Drivers who undertake the National Speed Awareness Course (NSAC) are 23 per cent less likely to speed again within the first six months of an offence than those issued penalty points, new figures have shown.
In the following three years, participants experience a reduction in offending of between 12 and 23 per cent – although the impact declines as time goes on.
Policing leads are now looking into how the IPSOS MORI research could help make UK roads safer.
Alison Hernandez, road safety lead for the Association of Police and Crime Commissioners (APCC), said: “If we want to improve driver behaviour and safety on a long-term basis we need to have robust enforcement of speed limits as a way of educating people to drive safely.
“Today’s publication of the research carried out by IPSOS MORI highlights the contribution that speed awareness courses can play in improving driver behaviour and compliance over the three-year period covered by the study.
“As the national APCC lead for road safety, I will be working closely with my colleagues across policing to consider the report’s finding in detail over the coming weeks.”

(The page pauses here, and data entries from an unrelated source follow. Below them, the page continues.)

<file path="config.mk">
export PLATFORM = sky130hd
export DESIGN_NAME = sdram_clk_mon
export DESIGN_NICKNAME = d
export VERILOG_FILES = /design/src/rtl/sdram_clk_mon_pkg.sv /design/src/rtl/sync_edge_det.sv /design/src/rtl/sdram_clk_mon.sv
export SDC_FILE = /design/constraint.sdc
export NUM_CORES = 1
export LEC_CHECK = 0
export ABC_AREA = 0
export CAP_MARGIN = 20
export CORE_MARGIN = 4
export CORE_UTILIZATION = 30
export DETAILED_ROUTE_END_ITERATION = 10
export PLACE_DENSITY = 0.5
export SLEW_MARGIN = 20
export SYNTH_ARGS = -nofsm -noshare
export SYNTH_HDL_FRONTEND = slang
export SYNTH_SLANG_ARGS = --single-unit
</file>
<file path="constraint.sdc">
create_clock -name sys_clk -period 3.19 [get_ports sys_clk]
set_clock_uncertainty 0.1 [all_clocks]
set_input_delay 0.638 -clock sys_clk [delete_from_list [all_inputs] [get_ports sys_clk]]
set_output_delay 0.638 -clock sys_clk [all_outputs]
set_load 0.02 [all_outputs]
</file>
<file path="src/rtl/sdram_clk_mon_pkg.sv">
// Shared types and default constants for the SDRAM clock monitor.
// Defaults are derived from the team clocks: sys_clk 10 ns, sdram_clk 20 ns.
package sdram_clk_mon_pkg;

  typedef enum logic [1:0] {
    StIdle,
    StMeasure,
    StReport
  } state_e;

  localparam int unsigned SysClkPeriodNs   = 10;
  localparam int unsigned SdramClkPeriodNs = 20;

  localparam int unsigned DefWinCycles  = 1000;
  // Rising edges of sdram_clk expected in one window of sys_clk cycles.
  localparam int unsigned DefExpEdges   = DefWinCycles * SysClkPeriodNs / SdramClkPeriodNs;
  localparam int unsigned DefTol        = 2;
  localparam int unsigned DefLossCycles = 16;

endpackage

</file>
<file path="src/rtl/sync_edge_det.sv">
// Multi-stage synchronizer followed by a rising-edge detector.
// Ports:
//   clk_i   sampling clock
//   rst_i   asynchronous active-high reset, clears all flops
//   d_i     asynchronous input (treated as data)
//   rise_o  high for one clk_i cycle per rising edge of the synchronized input
// SyncStages must be at least 2.
module sync_edge_det #(
  parameter int unsigned SyncStages = 2
) (
  input  logic clk_i,
  input  logic rst_i,
  input  logic d_i,
  output logic rise_o
);

  logic [SyncStages-1:0] sync_q, sync_d;
  logic                  dly_q, dly_d;

  always_comb begin
    sync_d = {sync_q[SyncStages-2:0], d_i};
    dly_d  = sync_q[SyncStages-1];
  end

  always_ff @(posedge clk_i or posedge rst_i) begin
    if (rst_i) begin
      sync_q <= '0;
      dly_q  <= 1'b0;
    end else begin
      sync_q <= sync_d;
      dly_q  <= dly_d;
    end
  end

  assign rise_o = sync_q[SyncStages-1] & ~dly_q;

endmodule

</file>
<file path="src/rtl/sdram_clk_mon.sv">
// SDRAM clock frequency/presence monitor, entirely in the sys_clk domain.
// Counts synchronized sdram_clk rising edges over WIN_CYCLES sys_clk cycles and
// reports the count plus a pass/fail verdict against EXP_EDGES +/- TOL.
// Ports:
//   sys_clk      only clock, rising edge
//   RESET        asynchronous active-high reset
//   sdram_clk    monitored clock, sampled as data
//   enable       run measurement while high; low aborts the current window
//   edge_count   edge count of the last completed window
//   count_valid  one-cycle pulse when edge_count/freq_ok update
//   freq_ok      last completed window was within tolerance
//   freq_err     sticky failure flag, cleared only by RESET
//   clk_lost     no edge for LOSS_CYCLES cycles
// Optional feature: define CLK_LOSS_DET_EN to build the loss counter;
// otherwise clk_lost is tied low.
module sdram_clk_mon
  import sdram_clk_mon_pkg::*;
#(
  parameter int unsigned WIN_CYCLES  = DefWinCycles,
  parameter int unsigned EXP_EDGES   = DefExpEdges,
  parameter int unsigned TOL         = DefTol,
  parameter int unsigned LOSS_CYCLES = DefLossCycles,
  localparam int unsigned CW         = $clog2(WIN_CYCLES + 1)
) (
  input  logic          sys_clk,
  input  logic          RESET,
  input  logic          sdram_clk,
  input  logic          enable,
  output logic [CW-1:0] edge_count,
  output logic          count_valid,
  output logic          freq_ok,
  output logic          freq_err,
  output logic          clk_lost
);

  if (WIN_CYCLES < 4 || LOSS_CYCLES == 0) begin : g_bad_params
    $error("sdram_clk_mon: WIN_CYCLES must be >= 4 and LOSS_CYCLES > 0");
  end

  localparam logic [CW-1:0] WinLast = CW'(WIN_CYCLES - 1);
  localparam logic [CW-1:0] ExpW    = CW'(EXP_EDGES);
  localparam logic [CW-1:0] CntMax  = '1;

  logic sdram_rise;

  sync_edge_det #(
    .SyncStages(2)
  ) u_sync_edge_det (
    .clk_i (sys_clk),
    .rst_i (RESET),
    .d_i   (sdram_clk),
    .rise_o(sdram_rise)
  );

  state_e        state_q, state_d;
  logic [CW-1:0] win_cnt_q, win_cnt_d;
  logic [CW-1:0] edge_cnt_q, edge_cnt_d;
  logic [CW-1:0] edge_count_q, edge_count_d;
  logic          count_valid_q, count_valid_d;
  logic          freq_ok_q, freq_ok_d;
  logic          freq_err_q, freq_err_d;

  logic [CW-1:0] edge_cnt_inc;
  logic [CW-1:0] dev;
  logic          win_ok;

  // Count including an edge seen this cycle, so the final MEASURE cycle counts.
  always_comb begin
    edge_cnt_inc = (edge_cnt_q == CntMax) ? edge_cnt_q : edge_cnt_q + CW'(sdram_rise);
    // Smaller operand subtracted from the larger: never wraps.
    dev    = (edge_cnt_inc >= ExpW) ? edge_cnt_inc - ExpW : ExpW - edge_cnt_inc;
    win_ok = (32'(dev) <= TOL);
  end

  always_comb begin
    state_d       = state_q;
    win_cnt_d     = win_cnt_q;
    edge_cnt_d    = edge_cnt_q;
    edge_count_d  = edge_count_q;
    count_valid_d = 1'b0;
    freq_ok_d     = freq_ok_q;
    freq_err_d    = freq_err_q;

    unique case (state_q)
      StIdle: begin
        if (enable) begin
          state_d    = StMeasure;
          win_cnt_d  = '0;
          edge_cnt_d = '0;
        end
      end
      StMeasure: begin
        if (!enable) begin
          state_d = StIdle;
        end else begin
          win_cnt_d  = win_cnt_q + 1'b1;
          edge_cnt_d = edge_cnt_inc;
          if (win_cnt_q == WinLast) begin
            // Results register on entry to REPORT so they are visible during it.
            state_d       = StReport;
            edge_count_d  = edge_cnt_inc;
            count_valid_d = 1'b1;
            freq_ok_d     = win_ok;
            if (!win_ok) freq_err_d = 1'b1;
          end
        end
      end
      StReport: begin
        win_cnt_d  = '0;
        edge_cnt_d = '0;
        state_d    = enable ? StMeasure : StIdle;
      end
      default: state_d = StIdle;
    endcase
  end

  always_ff @(posedge sys_clk or posedge RESET) begin
    if (RESET) begin
      state_q       <= StIdle;
      win_cnt_q     <= '0;
      edge_cnt_q    <= '0;
      edge_count_q  <= '0;
      count_valid_q <= 1'b0;
      freq_ok_q     <= 1'b0;
      freq_err_q    <= 1'b0;
    end else begin
      state_q       <= state_d;
      win_cnt_q     <= win_cnt_d;
      edge_cnt_q    <= edge_cnt_d;
      edge_count_q  <= edge_count_d;
      count_valid_q <= count_valid_d;
      freq_ok_q     <= freq_ok_d;
      freq_err_q    <= freq_err_d;
    end
  end

  assign edge_count  = edge_count_q;
  assign count_valid = count_valid_q;
  assign freq_ok     = freq_ok_q;
  assign freq_err    = freq_err_q;

`ifdef CLK_LOSS_DET_EN
  localparam int unsigned LW = $clog2(LOSS_CYCLES + 1);
  localparam logic [LW-1:0] LossMax = LW'(LOSS_CYCLES);

  logic [LW-1:0] loss_cnt_q, loss_cnt_d;

  // Runs in every state, independent of the measurement FSM.
  always_comb begin
    loss_cnt_d = loss_cnt_q;
    if (sdram_rise) begin
      loss_cnt_d = '0;
    end else if (loss_cnt_q != LossMax) begin
      loss_cnt_d = loss_cnt_q + 1'b1;
    end
  end

  always_ff @(posedge sys_clk or posedge RESET) begin
    if (RESET) begin
      loss_cnt_q <= '0;
    end else begin
      loss_cnt_q <= loss_cnt_d;
    end
  end

  assign clk_lost = (loss_cnt_q == LossMax);
`else
  assign clk_lost = 1'b0;
`endif

endmodule

</file>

Speed awareness courses are offered to offenders as an alternative to three penalty points and a fine.
Around half the £100 cost of each course goes to the police service, which raised £56.7 million through the NSAC last year.
The research, commissioned by the Department for Transport, examined data from 13 forces on 2.2 million drivers who were caught speeding between 2012 and 2017.
Around 1.4 million offenders chose to undergo the NSAC while 192,000 refused.
Of those who took the course, over 13 per cent reoffended within three years compared with nearly 16 per cent of those who chose not to.
However, the reoffending rate increased as time passed, with five per cent of participants caught within six months compared with seven per cent of people given more traditional penalties.
After three years, 21 per cent of NSAC participants had been caught speeding, compared with 23 per cent of non-participants.
Chief Constable Anthony Bangham, roads policing lead for the National Police Chiefs’ Council, said he will examine the report’s findings in detail.
David Davies, executive director of the Parliamentary Advisory Council for Road Safety, added: “These findings are a win-win for motorists and for road safety.
“We knew that drivers who attended speed awareness courses found them useful and preferred them to penalty points which have no educational value.
“Now we know that speed awareness courses also have bigger safety benefits.”